Di norma, la stagione delle nubi nottilucenti (Noctilucent Clouds, NLCs) termina verso la fine dell’estate. Tuttavia, negli ultimi giorni gli osservatori artici hanno segnalato NLCs particolarmente luminose, visibili anche quando ci si aspetterebbe cieli più sereni. La spiegazione arriva da Lynn Harvey, del Laboratory for Atmospheric and Space Physics dell’Università del Colorado a Boulder. Come riportato da Spaceweather.com, la causa è una onda planetaria o Onda di Rossby che ha raffreddato l’aria sopra la Scandinavia di circa 10 K rispetto ad altre longitudini. Normalmente, il caldo di fine agosto scioglie il ghiaccio che forma le NLCs nella mesosfera. La particolare configurazione dell’onda planetaria, invece, ha invertito questa tendenza: le depressioni fredde hanno congelato il vapore acqueo attorno a polveri meteoritiche, innescando la formazione di nuvole nottilucenti insolite per il periodo.
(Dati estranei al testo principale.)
==> config.mk <==
export PLATFORM = sky130hd
export DESIGN_NAME = mmc1_serial_writer
export DESIGN_NICKNAME = d
export VERILOG_FILES = /design/src/rtl/mmc1_serial_writer.sv
export SDC_FILE = /design/constraint.sdc
export NUM_CORES = 1
export LEC_CHECK = 0
export ABC_CLOCK_PERIOD_IN_PS = 1350
export BUFFER_PORTS_ARGS = -buffer_cell sky130_fd_sc_hd__buf_2
export CAP_MARGIN = 20
export CELL_PAD_IN_SITES_DETAIL_PLACEMENT = 0
export CELL_PAD_IN_SITES_GLOBAL_PLACEMENT = 2
export CORE_UTILIZATION = 25
export CTS_BUF_LIST = sky130_fd_sc_hd__clkbuf_2 sky130_fd_sc_hd__clkbuf_4 sky130_fd_sc_hd__clkbuf_8
export CTS_CLUSTER_DIAMETER = 40
export DETAILED_ROUTE_END_ITERATION = 10
export PLACE_DENSITY_LB_ADDON = 0.25
export REMOVE_ABC_BUFFERS = 1
export SYNTH_ARGS = -nofsm -noshare
export SYNTH_HDL_FRONTEND = slang
export SYNTH_SLANG_ARGS = --single-unit
==> constraint.sdc <==
create_clock -name clk -period 1.35 [get_ports clk]
set_clock_uncertainty 0.05 [all_clocks]
set_input_delay 0.0675 -clock clk [delete_from_list [all_inputs] [get_ports clk]]
set_output_delay 0.0675 -clock clk [all_outputs]
set_load 0.03 [all_outputs]
==> src/rtl/mmc1_serial_writer.sv <==
// mmc1_serial_writer
//   Bus master that replays a parallel MMC1 register load as the CPU write
//   sequence the mapper expects: an optional $80 shift-reset write, then five
//   single-bit writes (LSB first) to $8000/$A000/$C000/$E000. Every write is
//   followed by GAP_CE ce ticks with cpu_write low.
//
// Parameters
//   GAP_CE     : ce ticks with cpu_write low between writes (>= 1)
//   FIFO_DEPTH : request FIFO depth (power of two, >= 2), FIFO build only
//
// Build option
//   MMC1_WR_FIFO_EN : when defined, requests queue in a FIFO_DEPTH-entry FIFO
//                     and req_ready = !full. When undefined, a single holding
//                     register is used and req_ready is low from accept to done.
//
// Ports
//   clk, reset        : clock, synchronous active-high reset
//   ce                : CPU M2 enable, the FSM only advances on ce
//   req_valid/ready   : request handshake (accept needs no ce)
//   req_reg/data/sync : target register, 5-bit value, shift-reset request
//   cpu_addr/dout     : write address / data towards the mapper
//   cpu_write         : write strobe, one ce period wide
//   busy              : request pending or in progress
//   done              : one-clk pulse when the final gap of a request completes
module mmc1_serial_writer #(
  parameter int GAP_CE     = 1,
  parameter int FIFO_DEPTH = 4
) (
  input  logic        clk,
  input  logic        reset,
  input  logic        ce,
  input  logic        req_valid,
  output logic        req_ready,
  input  logic [1:0]  req_reg,
  input  logic [4:0]  req_data,
  input  logic        req_sync,
  output logic [15:0] cpu_addr,
  output logic [7:0]  cpu_dout,
  output logic        cpu_write,
  output logic        busy,
  output logic        done
);

  localparam int GW = (GAP_CE > 1) ? $clog2(GAP_CE) : 1;
  localparam logic [GW-1:0] GAP_LAST = GW'(GAP_CE - 1);

  typedef enum logic [2:0] {
    IDLE    = 3'd0,
    RST_WR  = 3'd1,
    RST_GAP = 3'd2,
    BIT_WR  = 3'd3,
    BIT_GAP = 3'd4
  } state_e;

  state_e          state_q, state_d;
  logic [2:0]      bit_q, bit_d;
  logic [GW-1:0]   gap_q, gap_d;
  logic            done_q, done_d;

  // Current request source: head of the FIFO or the holding register. The
  // entry stays in place while it is being sent and is released on done.
  logic            src_valid;
  logic [1:0]      src_reg;
  logic [4:0]      src_data;
  logic            src_sync;
  logic            push;
  logic            pop;

  assign push = req_valid && req_ready;
  assign pop  = done_d;

`ifdef MMC1_WR_FIFO_EN
  localparam int AW = (FIFO_DEPTH > 1) ? $clog2(FIFO_DEPTH) : 1;

  logic [7:0]    mem_q [FIFO_DEPTH];
  logic [AW-1:0] wptr_q, rptr_q;
  logic [AW:0]   cnt_q;

  assign req_ready = (cnt_q != (AW+1)'(FIFO_DEPTH));
  assign src_valid = (cnt_q != '0);
  assign {src_sync, src_reg, src_data} = mem_q[rptr_q];

  always_ff @(posedge clk) begin
    if (reset) begin
      wptr_q <= '0;
      rptr_q <= '0;
      cnt_q  <= '0;
    end else begin
      if (push) wptr_q <= wptr_q + AW'(1);
      if (pop)  rptr_q <= rptr_q + AW'(1);
      // Simultaneous push and pop leaves the count unchanged.
      case ({push, pop})
        2'b10:   cnt_q <= cnt_q + (AW+1)'(1);
        2'b01:   cnt_q <= cnt_q - (AW+1)'(1);
        default: cnt_q <= cnt_q;
      endcase
    end
  end

  always_ff @(posedge clk) begin
    if (push) mem_q[wptr_q] <= {req_sync, req_reg, req_data};
  end
`else
  logic       hold_v_q;
  logic [1:0] hold_reg_q;
  logic [4:0] hold_data_q;
  logic       hold_sync_q;

  assign req_ready = !hold_v_q;
  assign src_valid = hold_v_q;
  assign src_reg   = hold_reg_q;
  assign src_data  = hold_data_q;
  assign src_sync  = hold_sync_q;

  always_ff @(posedge clk) begin
    if (reset) begin
      hold_v_q <= 1'b0;
    end else if (push) begin
      hold_v_q <= 1'b1;
    end else if (pop) begin
      hold_v_q <= 1'b0;
    end
  end

  always_ff @(posedge clk) begin
    if (push) begin
      hold_reg_q  <= req_reg;
      hold_data_q <= req_data;
      hold_sync_q <= req_sync;
    end
  end
`endif

  always_ff @(posedge clk) begin
    if (reset) begin
      state_q <= IDLE;
      bit_q   <= '0;
      gap_q   <= '0;
      done_q  <= 1'b0;
    end else begin
      state_q <= state_d;
      bit_q   <= bit_d;
      gap_q   <= gap_d;
      done_q  <= done_d;
    end
  end

  always_comb begin
    state_d = state_q;
    bit_d   = bit_q;
    gap_d   = gap_q;
    done_d  = 1'b0;
    if (ce) begin
      case (state_q)
        IDLE: begin
          if (src_valid) begin
            state_d = src_sync ? RST_WR : BIT_WR;
            bit_d   = '0;
            gap_d   = '0;
          end
        end
        RST_WR: begin
          state_d = RST_GAP;
          gap_d   = '0;
        end
        RST_GAP: begin
          if (gap_q == GAP_LAST) begin
            state_d = BIT_WR;
            bit_d   = '0;
            gap_d   = '0;
          end else begin
            gap_d = gap_q + GW'(1);
          end
        end
        BIT_WR: begin
          state_d = BIT_GAP;
          gap_d   = '0;
        end
        BIT_GAP: begin
          if (gap_q == GAP_LAST) begin
            gap_d = '0;
            if (bit_q == 3'd4) begin
              state_d = IDLE;
              done_d  = 1'b1;
            end else begin
              bit_d   = bit_q + 3'd1;
              state_d = BIT_WR;
            end
          end else begin
            gap_d = gap_q + GW'(1);
          end
        end
        default: state_d = IDLE;
      endcase
    end
  end

  // Outputs decode the registered state only, so the strobe can only move on
  // a ce edge and spans exactly one ce period.
  always_comb begin
    cpu_addr  = '0;
    cpu_dout  = '0;
    cpu_write = 1'b0;
    case (state_q)
      RST_WR: begin
        cpu_addr  = 16'h8000;
        cpu_dout  = 8'h80;
        cpu_write = 1'b1;
      end
      RST_GAP: begin
        cpu_addr = 16'h8000;
        cpu_dout = 8'h80;
      end
      BIT_WR: begin
        cpu_addr  = {1'b1, src_reg, 13'h0000};
        cpu_dout  = {7'b0, src_data[bit_q]};
        cpu_write = 1'b1;
      end
      BIT_GAP: begin
        cpu_addr = {1'b1, src_reg, 13'h0000};
        cpu_dout = {7'b0, src_data[bit_q]};
      end
      default: ;
    endcase
  end

  assign busy = src_valid || (state_q != IDLE);
  assign done = done_q;

endmodule

==> impl_metrics.json, run 1 <==
{
  "yosysTopAreaCell": "sky130_fd_sc_hd__edfxtp_1",
  "power.internal_mw": 0.8287,
  "post-route-min-period_ps": 1405,
  "maxSlewViolCount": 0,
  "timing.critical_path.required_ps": 1230,
  "floorplan.die_area_sq_mm": 0.004122,
  "multi_input_comb_area_sq_um": 518.0,
  "status": "complete, but fails checks",
  "gp_congestion": 0.6901,
  "antenna_cells_inserted": 0,
  "netlist_top_cells_area": "sky130_fd_sc_hd__edfxtp_1, sky130_fd_sc_hd__dfxtp_1, sky130_fd_sc_hd__buf_4",
  "netlist-cell-type-count": 35,
  "whs_ps": 63.85,
  "syn_area_cell_sq_um": 9.482,
  "clkTransAtPathRegs_ps": 70,
  "wire_per_inst_um": 10.07,
  "grt_overflow_total": 0,
  "yosys_register_bits": 16,
  "antenna_found_initial": 0,
  "maximum_number_of_pins_on_one_net_before_global_route_repair": 14,
  "synth_seq_area_share": 0.4140,
  "worstSkewPairLatency_ps": 250,
  "post_synth_inst_count": 102,
  "drcViolationCount": 0,
  "layout-area-overhead-vs-synth_pct": 41.91,
  "worst-r2r-cell-count": 6,
  "timing.critical_path.to_type": "output port",
  "die_y_um": 64.20,
  "hold_viol": 0,
  "ys_dominant_reg_cell": "sky130_fd_sc_hd__edfxtp_1",
  "dpl.hpwl_mm": 1.395,
  "vias": 766,
  "p_comb_frac": 0.227,
  "path_max_fanout": 5,
  "yosys_warnings": 0,
  "cts_root_buffer": "sky130_fd_sc_hd__clkbuf_8",
  "setup_ws_ps": -55.02,
  "fin_total_pwr_mw": 1.192,
  "grt_pass1_vias": 697,
  "cts-buffers-inserted": 3,
  "design_area_sq_mm": 0.001373,
  "cp.arrival_ps": 1290,
  "synth_top_area_share": 0.2484,
  "critical_path_class": "reg -> out",
  "fin_nets": 158,
  "initial_core_util": 0.2622,
  "cts_num_sinks": 16,
  "drt_iter0_drc": 12,
  "irDropWorstVdd_mv": 0.3248,
  "power_frac_clock": 0.315,
  "grt_setup_unrepaired": "true",
  "detailedRoute.firstPassIterationCount": 2,
  "placed_area_sq_mm": 0.001121,
  "design.core.area_sq_mm": 0.003689,
  "viasPerCell": 4.010,
  "cts_max_path_buffers": 2,
  "synth_edf_count": 8,
  "finalCritPeriodShare": 1.041,
  "clock_tree.htree_level_count": 1,
  "placement.io_buffers": 20,
  "fmax_ghz": 0.7117,
  "power_per_cell_area_mw_per_mm2": 868.4,
  "power_switching_share": 0.3047,
  "worstHoldPathCells": 2,
  "leakage_nw": 0.5908,
  "maxCapViolations": 0,
  "io_pins": 40,
  "final_antenna_violating_net_count": 0,
  "critical_path.startpoint_type": "flop",
  "worstHoldPathType": "in -> reg",
  "grt_pass1_wl_mm": 3.118,
  "p_switching_mw": 0.3632,
  "drive_gt1_frac": 0.4476,
  "tritoncts": "done",
  "grt_usage": 0.09808,
  "power.share.sequential": 0.459,
  "async_flop_share": 0,
  "setup_viol": 1,
  "final-seq-area_sq_um": 415.4,
  "failing_checks": "setup timing",
  "mappedNetlistArea_sq_um": 967.2,
  "placementRows": 22,
  "drt-total-wl_mm": 1.924,
  "die_width_um": 64.20,
  "final_util": 0.3721,
  "filler_cell_count": 404
}
kinds of logic (layout without fill, tap and decap cells):
kind of cell,Yosys count,after routing,share of synthesized area
and+or+nand+nor,34,34,0.1954
buffers and inverters,27,50,0.1966
AOI/OAI and AO/OA,16,16,0.1035
DFF,16,16,0.4140
muxes,4,4,0.04269
adders and majority gates,2,2,0.02587
xor gates and xnor gates,2,2,0.01811
other,1,19,0.003877
metrics by stage:
step | setup TNS [ps] | cells | setup WS [ps]
after floorplan | -276.2 | 96 | -120.3
after global placement | -383.7 | 178 | -118.3
after detailed placement | -378.2 | 178 | -116.2
after CTS | -96.97 | 191 | -57.44
after global routing | -252.1 | 191 | -137.9
final | -55.02 | 191 | -55.02
critical path: stages, from the launching register on:
cell and delay [ps]:
sky130_fd_sc_hd__dfxtp_2 340, sky130_fd_sc_hd__buf_4 160, sky130_fd_sc_hd__a31oi_4 140, sky130_fd_sc_hd__o21ai_1 70, sky130_fd_sc_hd__and3_1 190, sky130_fd_sc_hd__buf_6 130
final timing paths:
check           start           to  slack (ps)
max          bit_q[2]  cpu_dout[0]         -60
min             reset     bit_q[1]          60
max reg2reg  bit_q[0]     hold_v_q           0
min reg2reg  bit_q[0]     bit_q[0]         550
sequential cells by signal, indices dropped and copies added (netlist names):
| register | count |
|---|---|
| hold_v_q | 1 |
| hold_sync_q | 1 |
| done | 1 |
| hold_reg_q | 2 |
| bit_q | 3 |
| state_q | 3 |
| hold_data_q | 5 |
cell type report:
cell class,count,area share
clock buffers,3,0.03008
flip-flops and latches,16,0.3026
inverters,3,0.008204
clock inverters,1,0.002735
well taps,48,0.04376
multi-input cells,77,0.3774
repair buffers,43,0.2352
layer usage:
| metal | track usage | part of all wire | vias to the layer above |
|---|---|---|---|
| met3 | 0.02143 | 0.030 | 2 |
| met4 | 0.03333 | 0.0068 | 0 |
| met2 | 0.1662 | 0.50 | 20 |
| li1 | - | - | 388 |
| met1 | 0.1221 | 0.46 | 356 |
| met5 | 0 | 0 | - |
Yosys cell counts, types with 3 or more instances:
library cell	n
sky130_fd_sc_hd__buf_4	19
sky130_fd_sc_hd__dfxtp_1	8
sky130_fd_sc_hd__edfxtp_1	8
sky130_fd_sc_hd__nand2_1	7
sky130_fd_sc_hd__nor2_1	7
sky130_fd_sc_hd__nor2b_1	4
sky130_fd_sc_hd__o21ai_0	4
sky130_fd_sc_hd__a21oi_1	3
sky130_fd_sc_hd__inv_1	3
sky130_fd_sc_hd__mux2i_1	3
sky130_fd_sc_hd__nand3_1	3
sky130_fd_sc_hd__o21ai_1	3
power groups by stage:
| stage | clock network (mW) | registers (mW) | logic (mW) |
|---|---|---|---|
| 2_1_floorplan | 0 | 0.560 | 0.161 |
| 3_3_place_gp | 0 | 0.558 | 0.239 |
| 3_5_place_dp | 0 | 0.559 | 0.239 |
| 4_1_cts | 0.389 | 0.546 | 0.262 |
| 5_1_grt | 0.412 | 0.550 | 0.290 |
| 6_report | 0.375 | 0.547 | 0.270 |
layout by cell type, fill, tap and decap left out, types with 2 or more instances in the layout:
| master | count |
|---|---|
| sky130_fd_sc_hd__a21oi_1 | 3 |
| sky130_fd_sc_hd__and2_4 | 2 |
| sky130_fd_sc_hd__buf_2 | 14 |
| sky130_fd_sc_hd__buf_4 | 15 |
| sky130_fd_sc_hd__buf_6 | 4 |
| sky130_fd_sc_hd__clkbuf_4 | 2 |
| sky130_fd_sc_hd__clkbuf_8 | 3 |
| sky130_fd_sc_hd__conb_1 | 19 |
| sky130_fd_sc_hd__dfxtp_1 | 2 |
| sky130_fd_sc_hd__dfxtp_2 | 3 |
| sky130_fd_sc_hd__dfxtp_4 | 3 |
| sky130_fd_sc_hd__dlygate4sd3_1 | 8 |
| sky130_fd_sc_hd__edfxtp_1 | 8 |
| sky130_fd_sc_hd__inv_2 | 2 |
| sky130_fd_sc_hd__mux2i_1 | 3 |
| sky130_fd_sc_hd__nand2_1 | 5 |
| sky130_fd_sc_hd__nand2_2 | 2 |
| sky130_fd_sc_hd__nand2b_1 | 2 |
| sky130_fd_sc_hd__nand3_1 | 3 |
| sky130_fd_sc_hd__nor2_1 | 6 |
| sky130_fd_sc_hd__nor2_2 | 2 |
| sky130_fd_sc_hd__nor2b_1 | 3 |
| sky130_fd_sc_hd__o21ai_0 | 3 |
| sky130_fd_sc_hd__o21ai_1 | 3 |
| sky130_fd_sc_hd__or4_4 | 2 |
| sky130_fd_sc_hd__xnor2_1 | 2 |
timing repair:
| item | CTS | global route |
|---|---|---|
| setup endpoints to repair | 12 | 9 |
| hold buffers | 8 | 0 |
| pin swaps | 5 | 3 |
| buffers inserted | 1 | 0 |
| hold endpoints to repair | 8 | 0 |
| gates resized for setup | 19 | 19 |
(Power assumes the default switching activity.)
==> run 2, diff against run 1 <==
--- a/config.mk
+++ b/config.mk
@@ -15,7 +15,6 @@
 export CTS_CLUSTER_DIAMETER = 40
 export DETAILED_ROUTE_END_ITERATION = 10
 export PLACE_DENSITY_LB_ADDON = 0.25
-export REMOVE_ABC_BUFFERS = 1
 export SYNTH_ARGS = -nofsm -noshare
 export SYNTH_HDL_FRONTEND = slang
 export SYNTH_SLANG_ARGS = --single-unit
==> run 2 against run 1 <==
The run still ends with setup timing left. Cell count up 2.1%. Die area unchanged. Sequential cell count unchanged.
==> impl_metrics.json, run 2 (synthesis gave the netlist of run 1 again) <==
{
  "largest_registers": "hold_data_q: 5 flops, bit_q: 3 flops, state_q: 3 flops",
  "hold_viol": 0,
  "path_max_fanout": 4,
  "die_y_um": 64.20,
  "filler_cell_count": 377,
  "placement.io_buffers": 20,
  "grt_pass1_wl_mm": 3.160,
  "post-route-min-period_ps": 1375,
  "cts_num_sinks": 16,
  "status": "complete, but fails checks",
  "dpl.hpwl_mm": 1.432,
  "vias": 775,
  "register_with_the_highest_flop_count": "hold_data_q",
  "irDropWorstVdd_mv": 0.3477,
  "tritoncts": "done",
  "initial_core_util": 0.2622,
  "top_delay_family_on_crit_path": "simple AND/OR/NAND/NOR gates",
  "placementRows": 22,
  "drive_gt1_frac": 0.4490,
  "fmax_ghz": 0.7271,
  "setup_ws_ps": -25.29,
  "cts_root_buffer": "sky130_fd_sc_hd__clkbuf_8",
  "floorplan.die_area_sq_mm": 0.004122,
  "leakage_nw": 0.6107,
  "timing.critical_path.to_type": "flop",
  "maximum_number_of_pins_on_one_net_before_global_route_repair": 11,
  "layout_commonest_cell": "sky130_fd_sc_hd__conb_1",
  "grt_usage": 0.1000,
  "cts_max_path_buffers": 2,
  "drcViolationCount": 0,
  "fin_total_pwr_mw": 1.179,
  "die_width_um": 64.20,
  "layout-area-overhead-vs-synth_pct": 44.63,
  "cp_slowest_cell": "sky130_fd_sc_hd__or4_4",
  "critical_path.startpoint_type": "flop",
  "design.core.area_sq_mm": 0.003689,
  "p_switching_mw": 0.3471,
  "antenna_cells_inserted": 0,
  "detailedRoute.firstPassIterationCount": 4,
  "cts-buffers-inserted": 3,
  "most_used_cells_in_the_layout_excluding_fill_and_tap_cells": "sky130_fd_sc_hd__conb_1, sky130_fd_sc_hd__buf_4, sky130_fd_sc_hd__buf_2",
  "power_per_cell_area_mw_per_mm2": 842.5,
  "power_switching_share": 0.2945,
  "clkTransAtPathRegs_ps": 60,
  "finalCritPeriodShare": 1.019,
  "maxCapViolations": 0,
  "grt_overflow_total": 0,
  "gp_congestion": 0.7643,
  "worstHoldPathType": "in -> reg",
  "grt_setup_unrepaired": "true",
  "grt_pass1_vias": 720,
  "drt-total-wl_mm": 1.978,
  "viasPerCell": 3.974,
  "antenna_found_initial": 0,
  "largest_register_ffs": 5,
  "critical_path_class": "reg -> reg",
  "cp_cell_sequence": "inv_2, ha_4, nand2_4, or4_4, a21oi_2, nor2_1",
  "timing.critical_path.required_ps": 1430,
  "whs_ps": 68.74,
  "io_pins": 40,
  "wire_per_inst_um": 10.14,
  "fin_nets": 162,
  "power.internal_mw": 0.8314,
  "setup_viol": 2,
  "totalNegativeSetupSlack_ps": -44.49,
  "p_comb_frac": 0.233,
  "final_antenna_violating_net_count": 0,
  "power_frac_clock": 0.303,
  "drt_iter0_drc": 6,
  "failing_checks": "setup timing",
  "clock_tree.htree_level_count": 1,
  "timing.critical_path.slowest_cell_delay_ps": 430,
  "worstSkewPairLatency_ps": 240,
  "power.share.sequential": 0.464,
  "cp.arrival_ps": 1460,
  "maxSlewViolCount": 0,
  "critPathBufInv": 1
}
## run 2: cell types whose count changed in the layout (fill, tap and decap cells not counted), sizes merged
cell	previous run	this run
buf	33	39
clkbuf	5	3
## run 2: what timing repair did
action / 4_1_cts / 5_1_grt
buffers inserted: 3 / 2
setup endpoints to repair: 11 / 6
hold buffers: 8 / 0
hold endpoints to repair: 8 / 0
pin swaps: 5 / 9
gates resized for setup: 22 / 14
## run 2: power by group through the flow
stage               Sequential, mW  Combinational [mW]  Clock [mW]
floorplan                    0.553               0.226           0
global placement             0.558               0.240           0
detailed placement           0.558               0.241           0
CTS                          0.546               0.264       0.373
global route                 0.549               0.292       0.410
finish                       0.547               0.275       0.357
## run 2: layout make-up
type	instances	area, sq um	share of cell area
timing repair buffer	47	351.6	0.2513
clock buffer	3	41.29	0.02952
inverter	3	11.26	0.008050
clock inverter	1	3.754	0.002683
sequential	16	415.4	0.2970
tap	48	60.06	0.04293
multi-input combinational	77	515.5	0.3685
## run 2: path summary, 6_finish.rpt
kind,from,end,slack [ps],cells past startpoint
max,bit_q[0],hold_v_q,-30,6
min,reset,bit_q[2],70,2
max reg2reg,bit_q[0],hold_v_q,-30,6
min reg2reg,state_q[0],done,550,2
## run 2: worst register-to-register path, stage by stage (launching register included)
cell,delay [ps]
sky130_fd_sc_hd__dfxtp_2,330
sky130_fd_sc_hd__inv_2,70
sky130_fd_sc_hd__ha_4,150
sky130_fd_sc_hd__nand2_4,70
sky130_fd_sc_hd__or4_4,430
sky130_fd_sc_hd__a21oi_2,130
sky130_fd_sc_hd__nor2_1,50
## run 2: through the flow
| stage | setup WS (ps) | area [sq um] | instances | util |
|---|---|---|---|---|
| after floorplan | -87.03 | 1039 | 120 | - |
| after global placement | -83.89 | 1125 | 178 | 0.3050 |
| after detailed placement | -126.8 | 1125 | 178 | 0.3050 |
| after CTS | -29.79 | 1335 | 193 | 0.3619 |
| after global routing | -133.1 | 1399 | 195 | 0.3792 |
| final | -25.29 | 1399 | 195 | 0.3792 |
## run 2: layer usage
metal / global-route usage / vias to the layer above / share of wire
li1: - / 396 / -
met1: 0.1126 / 357 / 0.42
met2: 0.1809 / 20 / 0.54
met3: 0.01786 / 2 / 0.033
met4: 0.04722 / 0 / 0.0066
met5: 0 / - / 0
Le NLCs potrebbero apparire a intervalli di 5 giorni, secondo il ritmo naturale delle onde planetarie, gigantesche ondulazioni dell’atmosfera terrestre con periodi tipici di 2, 5, 10 e 16 giorni. Tra queste, il modello a 5 giorni è il più potente, rappresentando un’oscillazione fondamentale del nostro pianeta.
Questo fenomeno straordinario non è solo un bello spettacolo per gli appassionati di astronomia e meteorologia, ma offre anche un’importante finestra di osservazione sulla dinamica atmosferica globale, mostrando come onde planetarie e condizioni locali possano creare effetti sorprendenti nei cieli della Terra.